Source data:
______

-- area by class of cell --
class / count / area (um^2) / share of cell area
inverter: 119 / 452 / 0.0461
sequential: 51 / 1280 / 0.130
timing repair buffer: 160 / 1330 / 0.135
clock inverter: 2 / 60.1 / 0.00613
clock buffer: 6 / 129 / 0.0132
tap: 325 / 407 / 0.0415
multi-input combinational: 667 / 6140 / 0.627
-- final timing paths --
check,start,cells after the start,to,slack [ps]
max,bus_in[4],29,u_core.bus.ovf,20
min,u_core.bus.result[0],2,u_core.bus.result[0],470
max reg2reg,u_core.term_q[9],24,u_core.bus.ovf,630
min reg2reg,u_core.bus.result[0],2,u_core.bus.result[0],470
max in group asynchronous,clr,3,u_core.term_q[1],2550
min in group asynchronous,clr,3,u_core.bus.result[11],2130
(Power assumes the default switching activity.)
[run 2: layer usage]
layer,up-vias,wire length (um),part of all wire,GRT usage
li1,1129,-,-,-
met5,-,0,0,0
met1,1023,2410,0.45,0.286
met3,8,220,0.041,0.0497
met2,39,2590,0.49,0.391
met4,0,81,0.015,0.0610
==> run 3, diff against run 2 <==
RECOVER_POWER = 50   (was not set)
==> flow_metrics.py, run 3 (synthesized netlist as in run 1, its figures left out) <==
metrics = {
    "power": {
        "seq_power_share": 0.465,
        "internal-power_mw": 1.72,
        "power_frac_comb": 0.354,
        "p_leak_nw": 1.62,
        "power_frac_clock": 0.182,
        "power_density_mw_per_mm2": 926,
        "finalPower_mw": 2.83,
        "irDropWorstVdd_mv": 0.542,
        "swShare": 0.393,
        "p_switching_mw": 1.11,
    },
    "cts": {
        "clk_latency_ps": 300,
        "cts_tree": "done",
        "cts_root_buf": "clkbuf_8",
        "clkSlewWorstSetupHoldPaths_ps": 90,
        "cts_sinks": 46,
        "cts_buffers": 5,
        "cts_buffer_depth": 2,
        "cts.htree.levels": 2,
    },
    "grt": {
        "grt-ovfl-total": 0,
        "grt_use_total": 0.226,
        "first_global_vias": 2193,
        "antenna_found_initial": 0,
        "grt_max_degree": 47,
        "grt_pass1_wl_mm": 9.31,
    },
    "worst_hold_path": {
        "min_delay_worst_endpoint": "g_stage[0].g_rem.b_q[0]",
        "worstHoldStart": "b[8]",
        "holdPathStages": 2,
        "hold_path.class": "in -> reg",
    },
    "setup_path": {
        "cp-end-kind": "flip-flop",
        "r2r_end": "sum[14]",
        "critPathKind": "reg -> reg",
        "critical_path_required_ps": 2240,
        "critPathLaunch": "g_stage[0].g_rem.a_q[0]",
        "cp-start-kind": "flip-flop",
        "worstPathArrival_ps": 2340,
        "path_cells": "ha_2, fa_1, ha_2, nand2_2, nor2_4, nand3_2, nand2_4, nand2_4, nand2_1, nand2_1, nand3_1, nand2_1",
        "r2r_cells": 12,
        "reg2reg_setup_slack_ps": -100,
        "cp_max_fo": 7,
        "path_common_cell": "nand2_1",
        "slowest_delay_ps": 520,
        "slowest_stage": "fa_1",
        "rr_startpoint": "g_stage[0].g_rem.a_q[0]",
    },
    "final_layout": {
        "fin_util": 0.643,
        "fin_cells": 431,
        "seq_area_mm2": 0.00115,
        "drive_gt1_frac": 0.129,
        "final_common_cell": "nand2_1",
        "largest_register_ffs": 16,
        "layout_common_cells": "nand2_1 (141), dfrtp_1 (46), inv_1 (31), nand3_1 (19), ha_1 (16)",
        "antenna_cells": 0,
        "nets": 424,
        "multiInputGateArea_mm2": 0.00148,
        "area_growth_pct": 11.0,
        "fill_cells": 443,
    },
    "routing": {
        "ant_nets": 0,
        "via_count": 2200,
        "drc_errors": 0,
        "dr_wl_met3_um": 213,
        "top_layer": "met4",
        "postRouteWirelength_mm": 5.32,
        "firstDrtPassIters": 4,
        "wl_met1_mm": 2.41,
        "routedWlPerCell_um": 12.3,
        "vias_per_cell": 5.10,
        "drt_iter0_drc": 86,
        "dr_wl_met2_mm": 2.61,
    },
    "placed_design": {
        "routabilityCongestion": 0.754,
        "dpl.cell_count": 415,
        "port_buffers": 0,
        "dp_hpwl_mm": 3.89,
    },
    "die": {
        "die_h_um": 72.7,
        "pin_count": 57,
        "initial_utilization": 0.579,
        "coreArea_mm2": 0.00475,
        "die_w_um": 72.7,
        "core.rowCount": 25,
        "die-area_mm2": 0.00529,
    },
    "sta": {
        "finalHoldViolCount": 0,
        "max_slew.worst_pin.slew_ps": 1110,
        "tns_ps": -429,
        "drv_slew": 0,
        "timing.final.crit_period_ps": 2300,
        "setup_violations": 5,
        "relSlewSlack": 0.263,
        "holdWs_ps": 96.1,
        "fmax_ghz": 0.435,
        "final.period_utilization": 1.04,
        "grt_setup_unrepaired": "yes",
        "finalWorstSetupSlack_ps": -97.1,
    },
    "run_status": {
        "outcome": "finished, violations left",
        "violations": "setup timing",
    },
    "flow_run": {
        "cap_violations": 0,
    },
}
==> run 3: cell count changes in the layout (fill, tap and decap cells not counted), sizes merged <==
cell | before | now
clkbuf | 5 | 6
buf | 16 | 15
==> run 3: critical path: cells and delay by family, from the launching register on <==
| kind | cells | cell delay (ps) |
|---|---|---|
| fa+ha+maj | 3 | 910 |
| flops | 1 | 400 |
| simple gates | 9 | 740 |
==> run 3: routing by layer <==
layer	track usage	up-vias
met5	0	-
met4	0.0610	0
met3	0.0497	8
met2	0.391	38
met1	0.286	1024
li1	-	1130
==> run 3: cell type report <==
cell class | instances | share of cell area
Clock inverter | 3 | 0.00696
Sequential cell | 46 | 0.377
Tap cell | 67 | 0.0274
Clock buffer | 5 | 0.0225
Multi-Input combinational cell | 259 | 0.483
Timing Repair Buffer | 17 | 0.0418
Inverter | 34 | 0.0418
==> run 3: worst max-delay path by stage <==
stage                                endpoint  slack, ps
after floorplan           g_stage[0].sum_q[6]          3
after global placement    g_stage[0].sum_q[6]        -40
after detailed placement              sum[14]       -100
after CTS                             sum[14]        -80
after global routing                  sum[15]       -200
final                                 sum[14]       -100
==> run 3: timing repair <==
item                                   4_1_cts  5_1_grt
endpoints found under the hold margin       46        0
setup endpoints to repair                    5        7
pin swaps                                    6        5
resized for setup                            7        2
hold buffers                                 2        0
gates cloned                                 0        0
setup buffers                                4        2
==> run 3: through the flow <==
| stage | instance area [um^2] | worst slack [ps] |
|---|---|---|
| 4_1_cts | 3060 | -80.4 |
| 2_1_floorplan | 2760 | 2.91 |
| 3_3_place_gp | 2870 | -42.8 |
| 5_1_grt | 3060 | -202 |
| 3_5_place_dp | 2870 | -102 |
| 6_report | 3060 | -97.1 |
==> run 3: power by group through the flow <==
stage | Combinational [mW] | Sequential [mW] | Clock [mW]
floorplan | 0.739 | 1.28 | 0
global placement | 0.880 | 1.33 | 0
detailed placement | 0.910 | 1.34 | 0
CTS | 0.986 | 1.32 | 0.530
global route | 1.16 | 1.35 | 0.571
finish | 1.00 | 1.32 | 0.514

______

Task to complete: Only one stretch is wanted, so please give again exactly the lines from the start of the data through the line containing "clock buffer: 6 / 129 / 0.0132", both ends included.

Written reply:
-- area by class of cell --
class / count / area (um^2) / share of cell area
inverter: 119 / 452 / 0.0461
sequential: 51 / 1280 / 0.130
timing repair buffer: 160 / 1330 / 0.135
clock inverter: 2 / 60.1 / 0.00613
clock buffer: 6 / 129 / 0.0132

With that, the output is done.